**Task description**
Please keep to the lines below from the one with "- Diff job 7532" through the one with "No stage failed", and restate them word for word, ends included.

Source records
▬▬▬▬▬▬▬▬▬▬
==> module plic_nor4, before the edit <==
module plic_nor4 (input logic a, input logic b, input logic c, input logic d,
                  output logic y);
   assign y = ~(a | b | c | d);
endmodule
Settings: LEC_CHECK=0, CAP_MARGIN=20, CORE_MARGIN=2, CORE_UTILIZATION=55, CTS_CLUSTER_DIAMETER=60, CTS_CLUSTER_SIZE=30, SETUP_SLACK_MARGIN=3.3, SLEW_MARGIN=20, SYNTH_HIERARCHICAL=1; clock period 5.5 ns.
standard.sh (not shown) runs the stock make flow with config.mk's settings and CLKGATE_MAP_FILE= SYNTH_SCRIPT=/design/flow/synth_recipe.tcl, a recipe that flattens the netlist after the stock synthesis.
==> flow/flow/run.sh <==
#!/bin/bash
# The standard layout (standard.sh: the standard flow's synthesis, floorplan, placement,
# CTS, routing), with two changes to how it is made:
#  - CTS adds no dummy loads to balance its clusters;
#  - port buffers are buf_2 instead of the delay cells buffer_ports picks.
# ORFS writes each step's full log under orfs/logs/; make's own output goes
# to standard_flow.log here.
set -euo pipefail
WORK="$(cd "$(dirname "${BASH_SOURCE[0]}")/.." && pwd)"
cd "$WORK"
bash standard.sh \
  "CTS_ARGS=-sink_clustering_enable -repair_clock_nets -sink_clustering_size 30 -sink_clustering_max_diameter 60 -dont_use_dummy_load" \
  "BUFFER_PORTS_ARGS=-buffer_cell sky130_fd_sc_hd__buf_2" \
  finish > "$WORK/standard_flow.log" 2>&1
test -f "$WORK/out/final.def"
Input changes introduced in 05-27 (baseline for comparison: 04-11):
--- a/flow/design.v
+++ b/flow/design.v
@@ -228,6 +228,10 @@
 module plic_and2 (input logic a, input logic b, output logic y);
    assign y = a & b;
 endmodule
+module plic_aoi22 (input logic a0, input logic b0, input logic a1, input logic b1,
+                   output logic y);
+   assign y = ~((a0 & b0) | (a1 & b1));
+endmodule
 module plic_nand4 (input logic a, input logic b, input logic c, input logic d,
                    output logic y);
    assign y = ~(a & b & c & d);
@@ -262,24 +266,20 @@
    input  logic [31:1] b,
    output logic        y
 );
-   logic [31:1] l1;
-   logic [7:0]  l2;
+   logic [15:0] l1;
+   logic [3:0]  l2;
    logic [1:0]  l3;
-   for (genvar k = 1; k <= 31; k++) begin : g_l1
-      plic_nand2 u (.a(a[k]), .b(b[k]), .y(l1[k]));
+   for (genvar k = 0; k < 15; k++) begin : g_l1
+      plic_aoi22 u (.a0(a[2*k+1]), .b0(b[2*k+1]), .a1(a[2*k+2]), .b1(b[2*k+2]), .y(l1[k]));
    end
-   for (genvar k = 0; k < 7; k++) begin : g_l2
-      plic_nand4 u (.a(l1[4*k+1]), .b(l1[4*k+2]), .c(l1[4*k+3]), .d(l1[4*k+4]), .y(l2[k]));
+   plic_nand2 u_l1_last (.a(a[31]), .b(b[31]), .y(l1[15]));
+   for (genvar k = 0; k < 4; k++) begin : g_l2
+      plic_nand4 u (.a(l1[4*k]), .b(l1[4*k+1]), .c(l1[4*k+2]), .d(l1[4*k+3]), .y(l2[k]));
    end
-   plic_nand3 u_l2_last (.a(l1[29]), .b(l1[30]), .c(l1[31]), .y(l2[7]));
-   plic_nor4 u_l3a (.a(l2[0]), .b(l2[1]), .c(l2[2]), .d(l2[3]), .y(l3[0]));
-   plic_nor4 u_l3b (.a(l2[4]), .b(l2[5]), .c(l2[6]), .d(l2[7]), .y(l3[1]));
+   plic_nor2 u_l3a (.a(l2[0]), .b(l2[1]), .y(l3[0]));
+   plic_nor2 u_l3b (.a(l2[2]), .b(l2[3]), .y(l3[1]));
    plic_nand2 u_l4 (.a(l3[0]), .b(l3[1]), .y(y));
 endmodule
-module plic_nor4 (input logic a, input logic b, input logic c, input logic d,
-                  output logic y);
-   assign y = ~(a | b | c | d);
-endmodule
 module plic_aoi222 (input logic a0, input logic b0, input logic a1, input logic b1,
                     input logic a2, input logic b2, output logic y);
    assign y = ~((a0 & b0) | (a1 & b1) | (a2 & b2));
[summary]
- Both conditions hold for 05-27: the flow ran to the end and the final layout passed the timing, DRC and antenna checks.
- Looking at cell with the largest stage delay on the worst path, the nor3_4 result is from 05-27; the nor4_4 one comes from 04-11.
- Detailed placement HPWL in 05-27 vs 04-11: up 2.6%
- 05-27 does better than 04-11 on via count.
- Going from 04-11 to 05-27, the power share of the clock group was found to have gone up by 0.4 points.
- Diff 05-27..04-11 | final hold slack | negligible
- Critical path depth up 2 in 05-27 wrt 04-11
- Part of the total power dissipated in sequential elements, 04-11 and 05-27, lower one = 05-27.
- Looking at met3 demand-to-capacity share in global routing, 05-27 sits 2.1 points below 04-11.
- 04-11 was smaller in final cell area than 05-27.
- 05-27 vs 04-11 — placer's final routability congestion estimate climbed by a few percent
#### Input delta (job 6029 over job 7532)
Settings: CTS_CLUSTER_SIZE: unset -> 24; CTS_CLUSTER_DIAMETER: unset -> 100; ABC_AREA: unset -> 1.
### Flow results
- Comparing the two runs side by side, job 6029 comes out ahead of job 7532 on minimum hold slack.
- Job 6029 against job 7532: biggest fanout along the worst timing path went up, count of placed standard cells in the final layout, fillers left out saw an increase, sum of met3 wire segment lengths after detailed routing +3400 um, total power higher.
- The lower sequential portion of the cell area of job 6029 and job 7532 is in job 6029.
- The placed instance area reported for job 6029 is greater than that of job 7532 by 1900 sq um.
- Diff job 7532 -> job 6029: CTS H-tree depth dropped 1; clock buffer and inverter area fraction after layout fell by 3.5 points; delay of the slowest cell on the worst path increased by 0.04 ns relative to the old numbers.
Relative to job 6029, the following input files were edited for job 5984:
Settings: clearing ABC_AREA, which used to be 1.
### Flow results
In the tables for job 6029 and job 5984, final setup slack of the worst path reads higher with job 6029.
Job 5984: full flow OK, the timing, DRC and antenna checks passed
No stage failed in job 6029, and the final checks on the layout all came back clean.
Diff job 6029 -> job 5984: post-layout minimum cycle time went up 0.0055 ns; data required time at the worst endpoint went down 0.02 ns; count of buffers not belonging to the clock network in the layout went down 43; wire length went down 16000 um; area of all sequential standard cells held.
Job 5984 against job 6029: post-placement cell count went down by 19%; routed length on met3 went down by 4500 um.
Context: an optimization exercise on an open-source flow, tuned for a short achievable clock period and few clock cycles. The choices shown serve that exercise and are no tape-out recipe. Only simulation tests tie the RTL to the original design; equivalence was not proved. Power and IR drop assume default switching activity.

==> flow/flow/run.sh <==
#!/bin/bash
# Layout flow: the standard ORFS flow (standard.sh), run whole, with two changes:
#  - buffer_ports uses sky130_fd_sc_hd__buf_4 for the port buffers instead of its default
#    pick (a slow delay-buffer cell); every port still gets its buffer.
#  - the half- and full-adder cells (ha, fa) are added to the platform's don't-use list, so
#    synthesis leaves adders and 2-input XOR/AND pairs to abc as plain gates instead of
#    extracting them into those slow, fixed cells. Registers, their names and cell types are
#    those of the standard synthesis (same script, same flip-flop mapping).
#  - the delay cells (dlygate*, dlymetal*, clkdlybuf*) and the weakest _0 gates are also
#    don't-use, so that repair_design, with the tighter slew and cap margins of config.mk,
#    fixes slow nets with real buffers and stronger gates instead of delay cells.
# The full output of the run goes to flow_standard.log in the work folder.
set -euo pipefail
DONT_USE="sky130_fd_sc_hd__probe_p_8 sky130_fd_sc_hd__probec_p_8 sky130_fd_sc_hd__lpflow_bleeder_1 sky130_fd_sc_hd__lpflow_clkbufkapwr_1 sky130_fd_sc_hd__lpflow_clkbufkapwr_16 sky130_fd_sc_hd__lpflow_clkbufkapwr_2 sky130_fd_sc_hd__lpflow_clkbufkapwr_4 sky130_fd_sc_hd__lpflow_clkbufkapwr_8 sky130_fd_sc_hd__lpflow_clkinvkapwr_1 sky130_fd_sc_hd__lpflow_clkinvkapwr_16 sky130_fd_sc_hd__lpflow_clkinvkapwr_2 sky130_fd_sc_hd__lpflow_clkinvkapwr_4 sky130_fd_sc_hd__lpflow_clkinvkapwr_8 sky130_fd_sc_hd__lpflow_decapkapwr_12 sky130_fd_sc_hd__lpflow_decapkapwr_3 sky130_fd_sc_hd__lpflow_decapkapwr_4 sky130_fd_sc_hd__lpflow_decapkapwr_6 sky130_fd_sc_hd__lpflow_decapkapwr_8 sky130_fd_sc_hd__lpflow_inputiso0n_1 sky130_fd_sc_hd__lpflow_inputiso0p_1 sky130_fd_sc_hd__lpflow_inputiso1n_1 sky130_fd_sc_hd__lpflow_inputiso1p_1 sky130_fd_sc_hd__lpflow_inputisolatch_1 sky130_fd_sc_hd__lpflow_isobufsrc_1 sky130_fd_sc_hd__lpflow_isobufsrc_16 sky130_fd_sc_hd__lpflow_isobufsrc_2 sky130_fd_sc_hd__lpflow_isobufsrc_4 sky130_fd_sc_hd__lpflow_isobufsrc_8 sky130_fd_sc_hd__lpflow_isobufsrckapwr_16 sky130_fd_sc_hd__lpflow_lsbuf_lh_hl_isowell_tap_1 sky130_fd_sc_hd__lpflow_lsbuf_lh_hl_isowell_tap_2 sky130_fd_sc_hd__lpflow_lsbuf_lh_hl_isowell_tap_4 sky130_fd_sc_hd__lpflow_lsbuf_lh_isowell_4 sky130_fd_sc_hd__lpflow_lsbuf_lh_isowell_tap_1 sky130_fd_sc_hd__lpflow_lsbuf_lh_isowell_tap_2 sky130_fd_sc_hd__lpflow_lsbuf_lh_isowell_tap_4 sky130_fd_sc_hd__ha_1 sky130_fd_sc_hd__ha_2 sky130_fd_sc_hd__ha_4 sky130_fd_sc_hd__fa_1 sky130_fd_sc_hd__fa_2 sky130_fd_sc_hd__fa_4 sky130_fd_sc_hd__clkdlybuf4s15_1 sky130_fd_sc_hd__clkdlybuf4s15_2 sky130_fd_sc_hd__clkdlybuf4s18_1 sky130_fd_sc_hd__clkdlybuf4s18_2 sky130_fd_sc_hd__clkdlybuf4s25_1 sky130_fd_sc_hd__clkdlybuf4s25_2 sky130_fd_sc_hd__clkdlybuf4s50_1 sky130_fd_sc_hd__clkdlybuf4s50_2 sky130_fd_sc_hd__dlygate4sd1_1 sky130_fd_sc_hd__dlygate4sd2_1 sky130_fd_sc_hd__dlygate4sd3_1 sky130_fd_sc_hd__dlymetal6s2s_1 sky130_fd_sc_hd__dlymetal6s4s_1 sky130_fd_sc_hd__dlymetal6s6s_1  sky130_fd_sc_hd__a2111oi_0 sky130_fd_sc_hd__a21boi_0 sky130_fd_sc_hd__and2_0 sky130_fd_sc_hd__einvn_0 sky130_fd_sc_hd__o21ai_0 sky130_fd_sc_hd__o311ai_0 sky130_fd_sc_hd__or2_0"
bash standard.sh \
    BUFFER_PORTS_ARGS="-buffer_cell sky130_fd_sc_hd__buf_4" \
    DONT_USE_CELLS="$DONT_USE" \
    finish > flow_standard.log 2>&1
==> flow/standard.sh <==
#!/bin/bash
# synth_recipe.tcl (not shown) runs the flow's synth.tcl, then flattens the netlist and writes it again
# the make line also repeats each setting of config.mk as NAME=value (left out here)
make -C /OpenROAD-flow-scripts/flow DESIGN_CONFIG=/design/flow/config.mk WORK_HOME=/design/flow/orfs CLKGATE_MAP_FILE= SYNTH_SCRIPT=/design/flow/synth_recipe.tcl "${@:-finish}"
==> flow/config.mk <==
export PLATFORM = sky130hd
export DESIGN_NAME = cpuCore
export DESIGN_NICKNAME = cpuCore
export VERILOG_FILES = /design/flow/design.v
export SDC_FILE = /design/flow/constraint.sdc
export NUM_CORES = 4
export LEC_CHECK = 0
export CAP_MARGIN = 40
export CORE_MARGIN = 2
export CORE_UTILIZATION = 30
export PLACE_DENSITY = 0.45
export SLEW_MARGIN = 60
==> flow/constraint.sdc <==
create_clock -name core_clock -period 14.0 [get_ports {clock}]
set_input_delay 2.8000 -clock core_clock [delete_from_list [all_inputs] [get_ports {clock}]]
set_output_delay 2.8000 -clock core_clock [all_outputs]
set_load 0.01 [all_outputs]
==> flow/design.v <==
package cpuPkg;
    localparam int DATA_W      = 32;
    localparam int REG_ADDR_W  = 5;
    localparam int NUM_REGS    = 2 ** REG_ADDR_W;
    localparam int PC_W        = 12;           
    localparam int OPCODE_W    = 5;
    localparam int SHAMT_W     = 5;
    localparam int IMM_W       = 17;           
    localparam int QUEUE_DEPTH = 4;
    localparam int QPTR_W      = $clog2(QUEUE_DEPTH);
    localparam logic [REG_ADDR_W-1:0] STATUS_REG = 5'd30;
    localparam logic [DATA_W-1:0] EXC_ADD  = 32'd1;
    localparam logic [DATA_W-1:0] EXC_ADDI = 32'd2;
    localparam logic [DATA_W-1:0] EXC_SUB  = 32'd3;
    typedef enum logic [OPCODE_W-1:0] {
        ALU_R = 5'd0,
        J     = 5'd1,
        BNE   = 5'd2,
        ADDI  = 5'd5,
        BLT   = 5'd6,
        SW    = 5'd7,
        LW    = 5'd8
    } opcode_e;
    typedef enum logic [4:0] {
        ADD = 5'd0,
        SUB = 5'd1,
        AND = 5'd2,
        OR  = 5'd3,
        SLL = 5'd4,
        SRA = 5'd5
    } aluOp_e;
    typedef enum logic {
        EXEC,
        LOAD_WAIT           
    } execState_e;
    typedef struct packed {
        logic [PC_W-1:0]   pc;
        logic [DATA_W-1:0] instr;
    } fetchEntry_t;
    typedef struct packed {
        logic                  en;
        logic [REG_ADDR_W-1:0] addr;
        logic [DATA_W-1:0]     data;
    } regWrite_t;
    typedef struct packed {
        logic              we;
        logic [DATA_W-1:0] addr;
        logic [DATA_W-1:0] data;
    } storeReq_t;
    typedef struct packed {
        logic neq;
        logic lt;         
        logic overflow;   
    } aluFlags_t;
endpackage
module regFile (
    input  logic                          clock,
    input  logic                          rstQ,
    input  logic [cpuPkg::NUM_REGS-1:0]   selA,
    input  logic [cpuPkg::NUM_REGS-1:0]   selB,
    input  logic [cpuPkg::NUM_REGS-1:0]   wrSel,
    input  logic [cpuPkg::DATA_W-1:0]     wrData,
    output logic [cpuPkg::DATA_W-1:0]     rdDataA,
    output logic [cpuPkg::DATA_W-1:0]     rdDataB
);
    logic [cpuPkg::DATA_W-1:0] regs [cpuPkg::NUM_REGS];
    always_ff @(posedge clock) begin
        for (int i = 0; i < cpuPkg::NUM_REGS; i++) begin
            if (rstQ || (i == 0)) begin
                regs[i] <= '0;
            end else if (wrSel[i]) begin
                regs[i] <= wrData;
            end
        end
    end
    always_comb begin
        rdDataA = '0;
        rdDataB = '0;
        for (int i = 1; i < cpuPkg::NUM_REGS; i++) begin
            rdDataA = rdDataA | (selA[i] ? regs[i] : '0);
            rdDataB = rdDataB | (selB[i] ? regs[i] : '0);
        end
    end
endmodule
module ksAdder #(
    parameter int W = 32
) (
    input  logic [W-1:0] a,
    input  logic [W-1:0] b,
    input  logic         cin,
    output logic [W-1:0] sum,
    output logic         cout
);
    localparam int N = W + 1;            
    localparam int L = $clog2(N);
    logic [(L+1)*N-1:0] g;
    logic [(L+1)*N-1:0] p;
    assign g[N-1:0] = {a & b, cin};
    assign p[N-1:0] = {a ^ b, 1'b0};
    for (genvar l = 0; l < L; l++) begin : lvl
        localparam int D = 1 << l;
        for (genvar k = 0; k < N; k++) begin : bitk
            if (k >= D) begin : comb
                assign g[(l+1)*N+k] = g[l*N+k] | (p[l*N+k] & g[l*N+k-D]);
                assign p[(l+1)*N+k] = p[l*N+k] & p[l*N+k-D];
            end else begin : pass
                assign g[(l+1)*N+k] = g[l*N+k];
                assign p[(l+1)*N+k] = p[l*N+k];
            end
        end
    end
    assign sum  = p[N-1:1] ^ g[L*N +: W];
    assign cout = g[L*N+N-1];
endmodule
Context: an optimization exercise on an open-source flow, tuned for small area, a short achievable clock period and few clock cycles. The choices shown serve that exercise and are no tape-out recipe.
At most, simulation tests tie the RTL to the original design; equivalence was not proved.

rev 12:
Design ellipse_generator, start of the top module:
module ellipse_generator (
  input  logic        clk,
  input  logic        reset,
  input  logic        enable,
  input  logic        run,
  input  logic        ena_pause,
  input  logic [1:0]  quadrant,
  input  logic [11:0] xc,
  input  logic [11:0] yc,
  input  logic [11:0] xr,
  input  logic [11:0] yr,
  output logic        busy,
  output logic        pixel_data_rdy,
  output logic        ellipse_complete,
  output logic [11:0] x_coord,
  output logic [11:0] y_coord
);
Settings: LEC_CHECK=0, ABC_AREA=1, CAP_MARGIN=20, CORE_MARGIN=2, CORE_UTILIZATION=65, SETUP_SLACK_MARGIN=3.5, SLEW_MARGIN=20; clock period 8.5 ns.
run.sh (not shown) runs the stock make flow with config.mk's settings and CLKGATE_MAP_FILE= SYNTH_SCRIPT=/design/flow/synth_recipe.tcl, a recipe that flattens the netlist after the stock synthesis.
Relative to rev 12, the following input files were edited for rev 13:
diff --git a/flow/design.v b/flow/design.v
--- a/flow/design.v
+++ b/flow/design.v
@@ -40,13 +40,14 @@
   localparam int ST_PASS  = 2;
   localparam int ST_I1    = 3;
   localparam int ST_I2    = 4;
   localparam int ST_ARC   = 5;
   localparam int ST_FLAT  = 6;
   localparam int ST_DONE  = 7;
-  logic [7:0]         st;         
+  localparam int ST_H2    = 8;    
+  logic [8:0]         st;         
   logic               half;       
   logic signed [11:0] rm, rn;     
   logic [11:0]        cxr, cyr;   
   logic [1:0]         quad;
   logic [3:0]         cnt;        
   logic signed [11:0] lx, ly;     
@@ -136,51 +137,52 @@
   assign start_n   = (st[ST_IDLE] || st[ST_DONE]) ? (acc_swap ? xr : yr) : rm;
   assign start_cnt = (st[ST_IDLE] || st[ST_DONE]) ? top_bit(xr[10:0] | yr[10:0])
                                                             : top_bit(rm[10:0] | rn[10:0]);
   assign start_3n  = {2'b00, start_n[10:0]} + {1'b0, start_n[10:0], 1'b0};
   logic [13:0] start_5n;
   assign start_5n  = {3'b000, start_n[10:0]} + {1'b0, start_n[10:0], 2'b00};
-  logic [7:0] st_nx;              
+  logic [8:0] st_nx;              
   logic       half_nx;
   always_comb begin
     st_nx   = st;
     half_nx = half;
     case (1'b1)
       st[ST_IDLE], st[ST_DONE]: begin
         if (run) begin
           half_nx = acc_swap;
-          if (xr == 12'd0 && yr == 12'd0) st_nx = 8'd1 << ST_POINT;
-          else if (k_acc == 2'd2) st_nx = 8'd1 << ST_PASS;
-          else if (k_acc == 2'd1) st_nx = 8'd1 << ST_FLAT;
-          else st_nx = (k_acc2 == 2'd2) ? (8'd1 << ST_PASS) : (k_acc2 == 2'd1) ? (8'd1 << ST_FLAT) : (8'd1 << ST_DONE);
+          if (xr == 12'd0 && yr == 12'd0) st_nx = 9'd1 << ST_POINT;
+          else if (k_acc == 2'd2) st_nx = 9'd1 << ST_PASS;
+          else if (k_acc == 2'd1) st_nx = 9'd1 << ST_FLAT;
+          else st_nx = (k_acc2 == 2'd2) ? (9'd1 << ST_PASS) : (k_acc2 == 2'd1) ? (9'd1 << ST_FLAT) : (9'd1 << ST_DONE);
         end else begin
-          st_nx = 8'd1 << ST_IDLE;
+          st_nx = 9'd1 << ST_IDLE;
         end
       end
-      st[ST_POINT]: st_nx = 8'd1 << ST_DONE;
-      st[ST_PASS]:  if (cnt == 4'd0) st_nx = 8'd1 << ST_I1;
-      st[ST_I1]:    st_nx = 8'd1 << ST_I2;
-      st[ST_I2]:    st_nx = 8'd1 << ST_ARC;
+      st[ST_POINT]: st_nx = 9'd1 << ST_DONE;
+      st[ST_H2]:    st_nx = (k_sw == 2'd2) ? (9'd1 << ST_PASS) : (k_sw == 2'd1) ? (9'd1 << ST_FLAT) : (9'd1 << ST_DONE);
+      st[ST_PASS]:  if (cnt == 4'd0) st_nx = 9'd1 << ST_I1;
+      st[ST_I1]:    st_nx = 9'd1 << ST_I2;
+      st[ST_I2]:    st_nx = 9'd1 << ST_ARC;
       st[ST_ARC], st[ST_FLAT]: begin
         if (half_end) begin
           if (!half) begin
             half_nx = 1'b1;
-            st_nx = (k_sw == 2'd2) ? (8'd1 << ST_PASS) : (k_sw == 2'd1) ? (8'd1 << ST_FLAT) : (8'd1 << ST_DONE);
+            st_nx = 9'd1 << ST_H2;
           end else begin
-            st_nx = 8'd1 << ST_DONE;
+            st_nx = 9'd1 << ST_DONE;
           end
         end else if (st[ST_ARC] && !en_next) begin
-          st_nx = 8'd1 << ST_FLAT;
+          st_nx = 9'd1 << ST_FLAT;
         end
       end
-      default: st_nx = 8'd1 << ST_IDLE;
+      default: st_nx = 9'd1 << ST_IDLE;
     endcase
   end
   always_ff @(posedge clk or posedge reset) begin
     if (reset) begin
-      st   <= 8'd1 << ST_IDLE;
+      st   <= 9'd1 << ST_IDLE;
       half <= 1'b0;
     end else if (step) begin
       st   <= st_nx;
       half <= half_nx;
     end
   end
@@ -280,13 +282,13 @@
   bk_add #(35) add_a (.a(a1), .b(a2), .ci(ac), .s(sumA));
   bk_add #(35) add_b (.a(b1), .b(b2), .ci(1'b0), .s(sumB));
   bk_add #(25) add_r (.a(r1), .b(r2), .ci(rc), .s(sumR));
   logic signed [34:0] P_d;
   logic               dxp_r, dxb_r, dxc_r;
   logic               load_start;     
-  assign load_start = ((st[ST_IDLE] || st[ST_DONE]) && run) || (half_end && !half);
+  assign load_start = ((st[ST_IDLE] || st[ST_DONE]) && run) || st[ST_H2];
   always_comb begin
     if (load_start) P_d = alpha0 ? 35'(start_5n) : 35'(start_n[10:0]);
     else if (st[ST_PASS] || st[ST_I1] || st[ST_I2] || st[ST_ARC]) P_d = sumP;
     else P_d = P;
   end
   always_ff @(posedge clk) begin
@@ -349,13 +351,13 @@
         end
         st[ST_FLAT]: begin
           lx <= lx_step;
         end
         default: ;
       endcase
-      if (half_end && !half) begin
+      if (st[ST_H2]) begin
         rm  <= rn;
         rn  <= rm;
         lx  <= 12'(alpha0);
         ly  <= 12'(beta0);
         A   <= {35{alpha0}};
         B   <= alpha0 ? 35'(start_n[10:0]) : 35'sd0;
Notes after the runs:
[diff] register-to-register slack, rev 13 relative to rev 12: improvement
Against rev 12, rev 13 comes in 211 higher on number of fill cells.
Looking at the reports, rev 13 completed the entire flow and the layout it produced met the timing, design-rule and antenna checks.
Taking rev 13 over rev 12, the total number of cells along the worst setup path ratio works out to 1.10.
Looking at arrival time at the worst endpoint, rev 13 sits 0.13 ns lower than rev 12 does.
Rev 13 ends up with higher post-synthesis compound-gate area fraction than rev 12 does.
Looking at startpoint of the most critical setup path, the yr[5] result is from rev 13; the G[11]$_DFFE_PP_ one comes from rev 12.
Compared with rev 12, rev 13 shows non-clock buffering overhead in the final layout lower by 1.4 points.
Any difference in adder-cell share of the synthesized area between rev 12 and rev 13 is small enough to ignore.
Rev 13 — first-pass iteration count of the detailed router 4 lower, rev 12 as reference
Testbench counts of rev 13, summed over its fixed seeds: cycles 112,956.
No functional check of the RTL was part of rev 12.

-- static timing again, ports no longer ideal --
Ports are ideal in the flow. The routed layouts listed here were re-timed in OpenROAD. Step 1 assumes that a clkbuf_16 drives the clock port and a buf_2 every other input. Step 2 times the ports against the registers' clock, not the clock port: input delays grow and output delays shrink by t, the midpoint of the rising clock arrivals with the driver on. Three values: ideal, step 1, step 2; two values: the first two.
run | t (ns) | slack for setup (ns) | latest minus earliest clock arrival (ns) | worst register clock-pin slew, ns
rev 12 | 0.642 | 3.443 / 3.443 / 2.935 | 0.020 / 0.020 | 0.07 / 0.07
rev 13 | 0.649 | 3.568 / 3.598 / 2.949 | 0.034 / 0.034 | 0.07 / 0.07
After both steps setup and hold are still met in every run listed. The setup slack of rev 13, which loses most, moves by +0.030 ns with the drivers and by -0.619 ns with both steps.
▬▬▬▬▬▬▬▬▬▬
**Problem solution**
- Diff job 7532 -> job 6029: CTS H-tree depth dropped 1; clock buffer and inverter area fraction after layout fell by 3.5 points; delay of the slowest cell on the worst path increased by 0.04 ns relative to the old numbers.
Relative to job 6029, the following input files were edited for job 5984:
Settings: clearing ABC_AREA, which used to be 1.
### Flow results
In the tables for job 6029 and job 5984, final setup slack of the worst path reads higher with job 6029.
Job 5984: full flow OK, the timing, DRC and antenna checks passed
No stage failed in job 6029, and the final checks on the layout all came back clean.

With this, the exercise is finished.